The silo for storing coal is described below as an example.

As shown in fig. 1 and 2, a sleeve-type self-revolving screw unloader is arranged at the bottom in the storage bin, the near end of the sleeve-type self-revolving screw unloader is positioned at the center of the storage bin, the far end is positioned at the circumference of the inner wall of the storage bin, and the far end revolves along the inner wall of the storage bin by a driving mechanism.

The sleeve type autorotation spiral unloader comprises an outer sleeve 1, a spiral unloading mechanism 2, a central driving device 3 and a far-end revolution driving device consisting of a driving gear 4, an upper rack 5, a lower rack 6 and a gear reduction box 7.

The sleeve type self-revolving screw unloader is provided with a built-in screw unloading mechanism 2, the outside of the screw unloading mechanism is provided with a rotary outer sleeve 1, and the outer sleeve consists of one or more layers of wear-resistant steel cylinders. The sleeve type autorotation spiral unloading machine revolves around the circumference of the bottom of the inner wall of the storage bin, the outer rotating sleeve drives the speed reducing mechanism and the driving gear at the far end to drive, the driving force is on the inner wall of the storage bin, compared with the mode that the rotating mechanism is driven to revolve at the central part of the storage bin in the prior art, the driving mechanism is arranged at the far end of the periphery, the driving force arm is greatly increased, the requirement on the driving force is greatly reduced, and the requirements on the mechanical strength and the driving power of the whole rotating mechanism are greatly reduced.

The outer sleeve 1 is provided with a blanking hole for dropping the material outside the sleeve into the sleeve in a rotary digging mode. The blanking holes are scattered on the sleeve, continuous blanking holes are formed in the axial direction, staggered arrangement is carried out in the circumferential direction, continuous through holes cannot be formed while the blanking is continuously carried out in the axial direction in a rotary digging mode, and the integral rigidity strength of the sleeve is guaranteed. For example, each blanking hole is 1000-2000mm in axial dimension, the width is 200mm, two separated holes are staggered by 90 degrees along the outer wall of the sleeve at the outer circumference, and meanwhile, two blanking holes are axially connected end to form an axially intermittent and complete 200mm wide blanking hole belt, so that the material is ensured to fall in the axial direction without dead angle, and meanwhile, the outer cylinder structure is ensured not to have overlong open hole belt breakage to influence the structural strength of the outer cylinder. The specific size of the blanking hole can be adjusted according to the material characteristics and the output requirement.

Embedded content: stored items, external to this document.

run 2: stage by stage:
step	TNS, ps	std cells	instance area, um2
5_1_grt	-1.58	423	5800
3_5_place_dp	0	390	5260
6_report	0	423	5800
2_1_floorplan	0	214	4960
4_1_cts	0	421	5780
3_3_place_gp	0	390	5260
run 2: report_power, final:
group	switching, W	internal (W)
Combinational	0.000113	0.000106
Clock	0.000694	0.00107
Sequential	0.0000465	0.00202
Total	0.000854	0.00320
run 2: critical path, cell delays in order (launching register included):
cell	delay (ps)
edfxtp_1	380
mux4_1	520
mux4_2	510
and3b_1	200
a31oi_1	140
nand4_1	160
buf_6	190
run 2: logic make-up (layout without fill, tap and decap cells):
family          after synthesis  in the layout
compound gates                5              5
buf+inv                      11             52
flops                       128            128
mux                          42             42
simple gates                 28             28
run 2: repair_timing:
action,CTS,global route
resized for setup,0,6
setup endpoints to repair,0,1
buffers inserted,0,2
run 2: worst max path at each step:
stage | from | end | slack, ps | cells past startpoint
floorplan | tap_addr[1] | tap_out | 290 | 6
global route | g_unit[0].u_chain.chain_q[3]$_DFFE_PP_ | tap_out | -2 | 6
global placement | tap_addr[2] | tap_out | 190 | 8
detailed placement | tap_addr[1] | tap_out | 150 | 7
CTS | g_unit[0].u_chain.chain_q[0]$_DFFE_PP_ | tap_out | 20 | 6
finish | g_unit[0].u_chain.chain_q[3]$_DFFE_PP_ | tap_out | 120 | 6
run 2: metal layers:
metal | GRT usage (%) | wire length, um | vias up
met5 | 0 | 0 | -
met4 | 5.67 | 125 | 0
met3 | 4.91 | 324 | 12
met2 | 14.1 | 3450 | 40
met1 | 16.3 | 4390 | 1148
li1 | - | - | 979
===== config.mk =====
export PLATFORM = sky130hd
export DESIGN_NAME = burst_addr_seq
export DESIGN_NICKNAME = d
export VERILOG_FILES = /design/src/rtl/burst_seq_pkg.sv /design/src/rtl/burst_seq_track.sv /design/src/rtl/burst_seq_order.sv /design/src/rtl/burst_addr_seq.sv
export SDC_FILE = /design/constraint.sdc
export NUM_CORES = 1
export LEC_CHECK = 0
export BUFFER_PORTS_ARGS = -buffer_cell sky130_fd_sc_hd__buf_4
export CAP_MARGIN = 20
export CORE_ASPECT_RATIO = 1.4
export CORE_MARGIN = 8
export CORE_UTILIZATION = 33
export DETAILED_ROUTE_END_ITERATION = 8
export GPL_ROUTABILITY_DRIVEN = 0
export GPL_TIMING_DRIVEN = 0
export HOLD_SLACK_MARGIN = 0.1
export SLEW_MARGIN = 0
export SYNTH_ARGS = -nofsm -noshare
export SYNTH_HDL_FRONTEND = slang
export SYNTH_SLANG_ARGS = --single-unit

===== constraint.sdc =====
create_clock -name clk -period 0.9 [get_ports clk]
set_input_delay 0.09 -clock clk [delete_from_list [all_inputs] [get_ports clk]]
set_output_delay 0.09 -clock clk [all_outputs]
set_load 0.05 [all_outputs]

Each blanking hole on the outer sleeve is rotated, and a protruded wear-resistant rack-shaped scraping plate for rotary excavating materials is arranged on the middle part or two side edges in the circumferential direction, so that the rotary excavating device can ensure that the rotary excavating materials can smoothly fall into the blanking holes of the sleeve no matter the sleeve rotates forwards or backwards. The height of the scraping plate is selected to ensure normal rotation of the outer sleeve, and the specific height is selected according to the requirements of material characteristics, rotary digging resistance, maximum torque of sleeve rotation, material output and the like.

The rotary outer sleeve is provided with a far-end revolution driving device at the far end, the rotary outer sleeve is connected with racks arranged along the circumference of the bottom of the inner wall of the storage bin through a speed reducing mechanism and a driving gear, power is transmitted through the rotation of the outer sleeve, the far-end driving gear moves along the racks to realize the revolution of the sleeve along the inner wall of the storage bin, and the rotation of the outer sleeve rotates to carry out rotary excavating and discharging operation on materials at the bottom of the bin. The rotation and revolution speeds of the outer sleeve are specifically determined by the requirements of the discharging mechanism, and the like, and are adjusted by the control system.

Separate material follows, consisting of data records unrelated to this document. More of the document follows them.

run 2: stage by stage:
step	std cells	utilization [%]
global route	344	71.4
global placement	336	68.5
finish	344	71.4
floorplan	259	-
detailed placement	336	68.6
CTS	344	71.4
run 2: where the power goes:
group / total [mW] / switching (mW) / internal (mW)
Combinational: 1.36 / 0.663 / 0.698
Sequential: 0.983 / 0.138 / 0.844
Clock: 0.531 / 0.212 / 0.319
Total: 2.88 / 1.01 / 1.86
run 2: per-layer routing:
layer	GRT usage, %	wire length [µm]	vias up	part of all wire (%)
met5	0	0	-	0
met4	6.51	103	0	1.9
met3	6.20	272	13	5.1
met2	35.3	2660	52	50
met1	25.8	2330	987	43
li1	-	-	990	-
File: src/rtl/thr_minsum_slice.sv
module thr_minsum_slice #(
  parameter int N = 4,
  parameter int W = 4,
  parameter int P = 4
) (
  input  logic           clk,
  input  logic           rst_n,
  input  logic           in_valid,
  input  logic [N-1:0]   in_sign,
  input  logic [N*W-1:0] in_mag,
  input  logic [W-1:0]   thresh,
  input  logic [P-2:0]   peer_flag,
  input  logic [P-2:0]   peer_sign,
  input  logic           norm_sel,
  output logic           loc_flag,
  output logic           loc_sign,
  output logic           out_valid,
  output logic [N-1:0]   out_sign,
  output logic [N*W-1:0] out_mag
);
  localparam int IW = $clog2(N);
  localparam int L  = 1 << IW;

  logic [L*W-1:0] pad;
  logic [W-1:0]   min1, min2;
  logic [IW-1:0]  min_idx;
  logic           peer_any, row_sign;
  logic [N-1:0]   nxt_sign;
  logic [N*W-1:0] nxt_mag;

  always_comb begin
    pad = '1;
    pad[N*W-1:0] = in_mag;
  end

  always_comb begin : tree
    logic [W-1:0]  a1 [L];
    logic [W-1:0]  a2 [L];
    logic [IW-1:0] ai [L];
    for (int i = 0; i < L; i++) begin
      a1[i] = pad[i*W +: W];
      a2[i] = '1;
      ai[i] = IW'(i);
    end
    for (int w = L / 2; w >= 1; w = w / 2) begin
      for (int k = 0; k < w; k++) begin
        if (a1[2*k] <= a1[2*k+1]) begin
          a2[k] = (a2[2*k] < a1[2*k+1]) ? a2[2*k] : a1[2*k+1];
          a1[k] = a1[2*k];
          ai[k] = ai[2*k];
        end else begin
          a2[k] = (a2[2*k+1] < a1[2*k]) ? a2[2*k+1] : a1[2*k];
          a1[k] = a1[2*k+1];
          ai[k] = ai[2*k+1];
        end
      end
    end
    min1    = a1[0];
    min2    = a2[0];
    min_idx = ai[0];
  end

  assign loc_flag = min1 < thresh;
  assign loc_sign = ^in_sign;
  assign peer_any = |peer_flag;
  assign row_sign = loc_sign ^ (^peer_sign);

  for (genvar i = 0; i < N; i++) begin : g_out
    logic [W-1:0] v, c;
    assign v = (min_idx == IW'(i)) ? min2 : min1;
    assign c = (peer_any && v >= thresh) ? thresh : v;
    assign nxt_mag[i*W +: W] = norm_sel ? W'((c >> 2) + (c >> 3)) : (c >> 2);
    assign nxt_sign[i] = row_sign ^ in_sign[i];
  end

  always_ff @(posedge clk or negedge rst_n) begin
    if (!rst_n) begin
      out_valid <= 1'b0;
      out_sign  <= '0;
      out_mag   <= '0;
    end else begin
      out_valid <= in_valid;
      if (in_valid) begin
        out_sign <= nxt_sign;
        out_mag  <= nxt_mag;
      end
    end
  end
endmodule
## src/rtl/fr_timer_pkg.sv

```systemverilog
package fr_timer_pkg;
    parameter int unsigned CNT_W  = 16;
    parameter int unsigned PSEL_W = 3;
    localparam int unsigned HALF_W = CNT_W / 2;
    localparam int unsigned PRE_W  = (1 << PSEL_W) - 1;

    typedef struct packed {
        logic [PRE_W-1:0] pre;
    } pre_st_t;

    typedef struct packed {
        logic [CNT_W-1:0] cnt;
    } cnt_st_t;

    typedef struct packed {
        logic flag;
    } flg_st_t;

    typedef struct packed {
        logic              bypass;
        logic [PSEL_W-1:0] psel;
    } cfg_st_t;
endpackage

```

## src/rtl/fr_timer_prescale.sv

```systemverilog
module fr_timer_prescale
    import fr_timer_pkg::*;
(
    input  logic              clk,
    input  logic              rst,
    input  logic              hold,
    input  logic [PSEL_W-1:0] psel,
    output logic              tick,
    output logic [PRE_W-1:0]  pre_val
);
    pre_st_t          s_q, s_d;
    logic [PRE_W:0]   span;
    logic [PRE_W-1:0] mask;

    always_comb begin
        span = ((PRE_W+1)'(1) << psel) - (PRE_W+1)'(1);
        mask = span[PRE_W-1:0];
        s_d  = s_q;
        if (hold) begin
            s_d.pre = '0;
            tick    = 1'b1;
        end else begin
            s_d.pre = s_q.pre + PRE_W'(1);
            tick    = ((s_q.pre & mask) == mask);
        end
    end

    always_ff @(posedge clk) begin
        if (rst) s_q <= '0;
        else     s_q <= s_d;
    end

    assign pre_val = s_q.pre;
endmodule

```

## src/rtl/fr_timer_cnt.sv

```systemverilog
module fr_timer_cnt
    import fr_timer_pkg::*;
(
    input  logic             clk,
    input  logic             rst,
    input  logic             tick,
    input  logic             split,
    input  logic             clr_req,
    output logic [CNT_W-1:0] count,
    output logic             wrap_evt
);
    cnt_st_t                s_q, s_d;
    logic [1:0][HALF_W-1:0] half_nx;
    logic [1:0]             half_top;

    for (genvar h = 0; h < 2; h++) begin : g_half
        assign half_nx[h]  = s_q.cnt[h*HALF_W +: HALF_W] + HALF_W'(1);
        assign half_top[h] = &s_q.cnt[h*HALF_W +: HALF_W];
    end

    always_comb begin
        s_d      = s_q;
        wrap_evt = 1'b0;
        if (tick) begin
            if (clr_req) begin
                s_d.cnt = '0;
            end else if (split) begin
                s_d.cnt  = half_nx;
                wrap_evt = half_top[1];
            end else begin
                s_d.cnt  = s_q.cnt + CNT_W'(1);
                wrap_evt = &half_top;
            end
        end
    end

    always_ff @(posedge clk) begin
        if (rst) s_q <= '0;
        else     s_q <= s_d;
    end

    assign count = s_q.cnt;
endmodule

```

## src/rtl/fr_timer_flag.sv

```systemverilog
module fr_timer_flag
    import fr_timer_pkg::*;
(
    input  logic clk,
    input  logic rst,
    input  logic set_evt,
    input  logic clr_wr,
    input  logic clr_data,
    output logic flag
);
    flg_st_t s_q, s_d;

    always_comb begin
        s_d = s_q;
        if (set_evt)                s_d.flag = 1'b1;
        else if (clr_wr && clr_data) s_d.flag = 1'b0;
    end

    always_ff @(posedge clk) begin
        if (rst) s_q <= '0;
        else     s_q <= s_d;
    end

    assign flag = s_q.flag;
endmodule

```

## src/rtl/fr_timer.sv

```systemverilog
module fr_timer
    import fr_timer_pkg::*;
(
    input  logic              clk,
    input  logic              rst,
    input  logic              cfg_we,
    input  logic              cfg_bypass,
    input  logic [PSEL_W-1:0] cfg_psel,
    input  logic              cmp_clr,
    input  logic              flag_wr,
    input  logic              flag_wdata,
    output logic [CNT_W-1:0]  count,
    output logic              ovf_flag
);
    cfg_st_t          cfg_q, cfg_d;
    logic             tick;
    logic             wrap_evt;
    logic [PRE_W-1:0] pre_cnt;

    always_comb begin
        cfg_d = cfg_q;
        if (cfg_we) begin
            cfg_d.bypass = cfg_bypass;
            cfg_d.psel   = cfg_psel;
        end
    end

    always_ff @(posedge clk) begin
        if (rst) cfg_q <= '0;
        else     cfg_q <= cfg_d;
    end

    fr_timer_prescale u_pre (
        .clk     (clk),
        .rst     (rst),
        .hold    (cfg_q.bypass),
        .psel    (cfg_q.psel),
        .tick    (tick),
        .pre_val (pre_cnt)
    );

    fr_timer_cnt u_cnt (
        .clk      (clk),
        .rst      (rst),
        .tick     (tick),
        .split    (cfg_q.bypass),
        .clr_req  (cmp_clr),
        .count    (count),
        .wrap_evt (wrap_evt)
    );

    fr_timer_flag u_flg (
        .clk      (clk),
        .rst      (rst),
        .set_evt  (wrap_evt),
        .clr_wr   (flag_wr),
        .clr_data (flag_wdata),
        .flag     (ovf_flag)
    );
endmodule

```

## config.mk

```make
export PLATFORM = sky130hd
export DESIGN_NAME = fr_timer
export DESIGN_NICKNAME = d
export VERILOG_FILES = /design/src/rtl/fr_timer_pkg.sv /design/src/rtl/fr_timer_prescale.sv /design/src/rtl/fr_timer_cnt.sv /design/src/rtl/fr_timer_flag.sv /design/src/rtl/fr_timer.sv
export SDC_FILE = /design/constraint.sdc
export NUM_CORES = 1
export LEC_CHECK = 0
export CAP_MARGIN = 20
export CORE_UTILIZATION = 29
export CTS_BUF_LIST = sky130_fd_sc_hd__clkbuf_8
export CTS_CLUSTER_DIAMETER = 60
export DETAILED_ROUTE_END_ITERATION = 8
export PLACE_DENSITY = 0.58
export RECOVER_POWER = 100
export SETUP_SLACK_MARGIN = 0.2
export SYNTH_ARGS = -nofsm -noshare
export SYNTH_HDL_FRONTEND = slang
export SYNTH_SLANG_ARGS = --single-unit
```

## constraint.sdc

```tcl
create_clock -name clk -period 1.85 [get_ports clk]
set_input_delay 0.555 -clock clk [delete_from_list [all_inputs] [get_ports clk]]
set_output_delay 0.555 -clock clk [all_outputs]
set_load 0.01 [all_outputs]
```

Word-level counts from Yosys, hierarchy flattened

Index checks and enable logic that the tools add are counted.
W data, S select, Z words.

Register bits: 28
Logic and storage cells: 26

$add $sub $neg: 5
Equality and inequality tests: 1
Shifts and indexed selects: 1
Muxes and demuxes: 8
Bitwise operators: 1
Reductions and logical operators: 5

Operators with widths:

| kind                    | count |
|---|---|
| $mux W16                | 2 |
| $add A16 B1 Y16 const B | 1 |
| $add A8 B1 Y8 const B   | 2 |
| $reduce_and A16 Y1      | 1 |
| $reduce_and A8 Y1       | 1 |
| $add A7 B1 Y7 const B   | 1 |
| $and A7 B7 Y7           | 1 |
| $eq A7 B7 Y1            | 1 |
| $shl A1 B3 Y7 const A   | 1 |
| $sub A7 B2 Y7 const B   | 1 |
| $mux W1                 | 6 |
| $reduce_bool A2 Y1      | 1 |
| $reduce_or A2 Y1        | 1 |
| $logic_and A1 B1 Y1     | 1 |

Logic depth before layout (Yosys ltp)

Gate-level depths: netlist of run 1.

Depth after elaboration: 7
Gate-level depth with buffers: 7
Mapped depth without buffers: 7

By module

Synthesis of run 1 repeated with hierarchy kept, for this count alone.

Cells, all modules: 159
Area, all modules: 1,375.1 sq um

Modules (own cells, without submodules):

| module            | instances | cells an instance | area an instance (sq um) | sequential area each (sq um) |
|---|---|---|---|---|
| fr_timer_cnt      | 1         | 104               | 868.3                    | 320.3 |
| fr_timer_prescale | 1         | 38                | 324.1                    | 140.1 |
| fr_timer          | 1         | 13                | 140.1                    | 80.1 |
| fr_timer_flag     | 1         | 4                 | 42.5                     | 20.0 |

Least setup slack after synthesis of run 1

Ideal clock, no wire load.

Path type: register to register
From: reg u_cnt.s_q, in the netlist u_cnt.count[0]
To: reg u_cnt.s_q, in the netlist u_cnt.count[14]
Arrival time: 1.668 ns
Required time: 1.733 ns
Setup slack: 0.064 ns
Stages on the path, launching flop included: 8
Path buffers: 0
Cells stage by stage: dfxtp_1 > ha_1 > nand3_1 > o21ai_2 > and3_2 > nand4_2 > a21bo_1 > a32o_1

Word-level cells in the longest chain between the ends: 3

Ends and longest elaborated chain:

| what                     | line               | RTL |
|---|---|---|
| start: declaration       | fr_timer_cnt.sv:12 | `cnt_st_t s_q, s_d;` |
| start signal: assignment | fr_timer_cnt.sv:38 | `if (rst) s_q <= '0;` |
| start signal: assignment | fr_timer_cnt.sv:39 | `else s_q <= s_d;` |
| $add A16 B1 Y16          | fr_timer_cnt.sv:31 | `s_d.cnt = s_q.cnt + CNT_W'(1);` |
| $mux W16                 | fr_timer_cnt.sv:27 | `end else if (split) begin` |
| $mux W16                 | fr_timer_cnt.sv:25 | `if (clr_req) begin` |

No other way between the ends.
A chain may end at the register's enable or synchronous reset.

Worst setup path in the final report of run 1

From: reg u_cnt.s_q, in the netlist u_cnt.count[1]
To: reg u_cnt.s_q, in the netlist u_cnt.count[14]

The elaborated chain is that of the path after synthesis.

==> results of run 1 <==
-- state kept, by name (all words and copies together), names as in the netlist --
register,flops
u_flg.flag,1
u_pre.pre_val,7
cfg_q,4
u_cnt.count,16
-- cell families after synthesis --
family	share of synthesized area [%]
AND/OR/NAND/NOR	21.9
AO/OA/AOI/OAI	23.7
flip-flops	39.5
buffers and inverters	5.64
XOR/XNOR	3.08
multiplexers	3.52
adder cells (fa/ha/maj)	2.64
-- worst max-delay path, delay by kind of cell (launching register included) --
family,cells,cell delay [ns]
flip-flops,1,0.43
adder cells (fa/ha/maj),1,0.18
AO/OA/AOI/OAI,3,0.60
AND/OR/NAND/NOR,3,0.38
-- timing repair --
| action | CTS | global route |
|---|---|---|
| setup endpoints to repair | 29 | 17 |
| resized for setup | 33 | 29 |
| setup buffers | 4 | 4 |
| pin swaps | 4 | 15 |
| gates cloned | 0 | 0 |
-- final cells by class --
| class | count | share of cell area, % |
|---|---|---|
| inverter | 8 | 1.47 |
| timing repair buffer | 47 | 21.2 |
| sequential | 28 | 28.9 |
| clock buffer | 3 | 2.02 |
| tap | 67 | 4.10 |
| clock inverter | 1 | 0.183 |
| multi-input combinational | 113 | 42.2 |
-- final timing paths --
kind | to | start | slack, ns
worst max-delay path | u_cnt.count[14] | u_cnt.count[1] | 0.17
worst min-delay path | u_pre.pre_val[0] | u_pre.pre_val[0] | 0.45
worst max register to register | u_cnt.count[14] | u_cnt.count[1] | 0.17
worst min register to register | u_pre.pre_val[0] | u_pre.pre_val[0] | 0.45
-- Yosys cell counts (all sizes together) (2+ instances only) --
cell type and number:
xnor2 4, nand2 11, o41ai 2, dfxtp 28, o21ai 16, ha 3
clkbuf 2, o31ai 2, nand4 4, mux2i 5, nor3 5, nor2b 3
and3 6, and2 2, nor3b 6, o2111ai 2, a32o 11, nor2 14
a21oi 2, nand3 6, buf 4, a211o 2, inv 8
-- power breakdown --
part	switching [mW]	internal (mW)
registers	0.0199	0.617
clock network	0.185	0.149
logic	0.0966	0.0976
total	0.302	0.863
-- per-layer routing --
metal	part of all wire, %	vias to the layer above	track usage, %
met5	0	-	0
met4	2.1	0	5.88
met3	2.7	6	2.08
met2	43	28	21.0
met1	52	611	19.6
li1	-	675	-
-- per-stage QoR --
stage / hold WS (ns) / std cells / power [mW]
3_5_place_dp: 0.477 / 255 / 0.824
4_1_cts: 0.468 / 263 / 1.16
6_report: 0.451 / 267 / 1.16
2_1_floorplan: 0.451 / 156 / 0.749
3_3_place_gp: 0.474 / 255 / 0.823
5_1_grt: 0.473 / 267 / 1.22
==> metrics.cfg, run 1 <==
[floorplan]
start_util_pct = 30.1
core-area_sq_um = 4720
top_level_ports = 27
die_w_um = 72.0
die_y_um = 72.0
rows = 25
dieArea_sq_um = 5180

[drt]
wire_per_inst_um = 12.9
wirelength_mm = 3.45
ant_nets = 0
drc = 0
drtIter0Drc = 100
firstDrtPassIters = 6
vias_per_cell = 4.94
num_vias = 1320

[timing]
tightestPinTransition_ns = 0.269
fin_skew_ns = 0.00192
period_share_pct = 90.6
rsz0062_at_grt = yes
fmax_ghz = 0.596
period_minus_slack_ns = 1.68
hold_viol_final = 0
setup_viol = 0
final_max_slew_viol_count = 0
fin_ws_ns = 0.173
relSlewSlack_pct = 81.9
setup_tns_ns = 0

[grt]
grt_pass1_vias = 1191
track_usage_pct = 13.8
grt_max_degree = 23
antenna_found_initial = 0
gr-total-overflow = 0
grt_pass1_wl_mm = 5.65

[placed_design]
post-dp-hpwl_mm = 2.33
place.gp.congestion = 0.711
dpl_cell_area_sq_um = 1850
io_buffers = 26
post-place-ws_ns = 0.0701

[yosys]
async_flop_share_pct = 0
yosys_register_bits = 28
synth_edf_count = 0
synth_seq_area_share_pct = 39.5
synth.avg_cell_area_sq_um = 9.10
synth_cells = 156
syn_area_sq_um = 1420
synth_top_area_cell = dfxtp_1
syn_nets = 169
synth_top_area_share_pct = 39.5
synth_cell_types = 39
synthTopCellsByArea = dfxtp_1 39%, a32o_1 7.8%, o21ai_0 4.2%
ys.warnings.count = 0
synthFlopType = dfxtp_1

[power]
p_per_area_nw_per_um2 = 569
ir_drop_v = 0.000269
leakagePower_nw = 0.857

[worst_setup_path]
arrival_ns = 1.85
crit_chain = ha_4, nand3_4, o21ai_4, and3_4, nand4_4, a21bo_1, a32o_1
crit_type = flip-flop to flip-flop
critPathMaxFanout = 3
endpoint_kind = flip-flop
crit_required_ns = 2.02
slowest_delay_ns = 0.43
cp-start-kind = flip-flop
worst-r2r-cell-count = 7
cpMaxStageDelayCell = dfxtp_1

[layout]
fill_cells = 475
final_area_sq_um = 2050
syn2layout_area_growth_pct = 44.1
drive_gt1_share_pct = 31.0
utilization_pct = 43.3
num_antenna_cells = 0
final_cell_mix = 16 x dlygate4sd2_1, 16 x buf_4, 12 x nor2_1, 12 x dfxtp_1, 12 x dfxtp_2
layout.area.seq_sq_um = 591
multi_input_area_sq_um = 863
num-nets-final = 214

[clocking]
clockBufferDepth = 2
cts_buffers = 3
clock_latency_ns = 0.27
cts_hold_buf = 0
clkTransAtPathRegs_ns = 0.09
clock-root-buffer = clkbuf_8
cts_tree = built
clock_sinks = 28
h-tree-depth = 1

[job]
cap_violations = 0

[worst_hold_path]
hold_depth = 1
hold_class = flip-flop to flip-flop

[run_status]
status = finished, final reports clean

Power figures use the tool's default switching activity.
==> run 2, diff against run 1 <==
--- a/config.mk
+++ b/config.mk
@@ -10,6 +10,7 @@
 export CTS_BUF_LIST = sky130_fd_sc_hd__clkbuf_8
 export CTS_CLUSTER_DIAMETER = 60
 export DETAILED_ROUTE_END_ITERATION = 8
+export GPL_ROUTABILITY_DRIVEN = 0
 export PLACE_DENSITY = 0.58
 export RECOVER_POWER = 100
 export SETUP_SLACK_MARGIN = 0.2
==> results of run 2 <==
Same layout as run 1: the final DEF is identical, and so are final timing and power.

The outer sleeve rotates and is driven by a driving device positioned at the center of the material bin, and the far end of the outer sleeve revolves along the bottom surface of the flat bottom bin while rotating.

The spiral discharging mechanism is arranged in the outer sleeve, and the inner spiral discharging mechanism and the outer sleeve revolve together. Meanwhile, the spiral discharging mechanism is driven to rotate by a driving device located at the center of the material bin, and is responsible for spirally conveying the materials entering the outer sleeve into a discharging hole in the center of the storage bin, conveying the materials to a conveying belt at the lower part through the discharging hole, and completing the complete discharging process of the materials.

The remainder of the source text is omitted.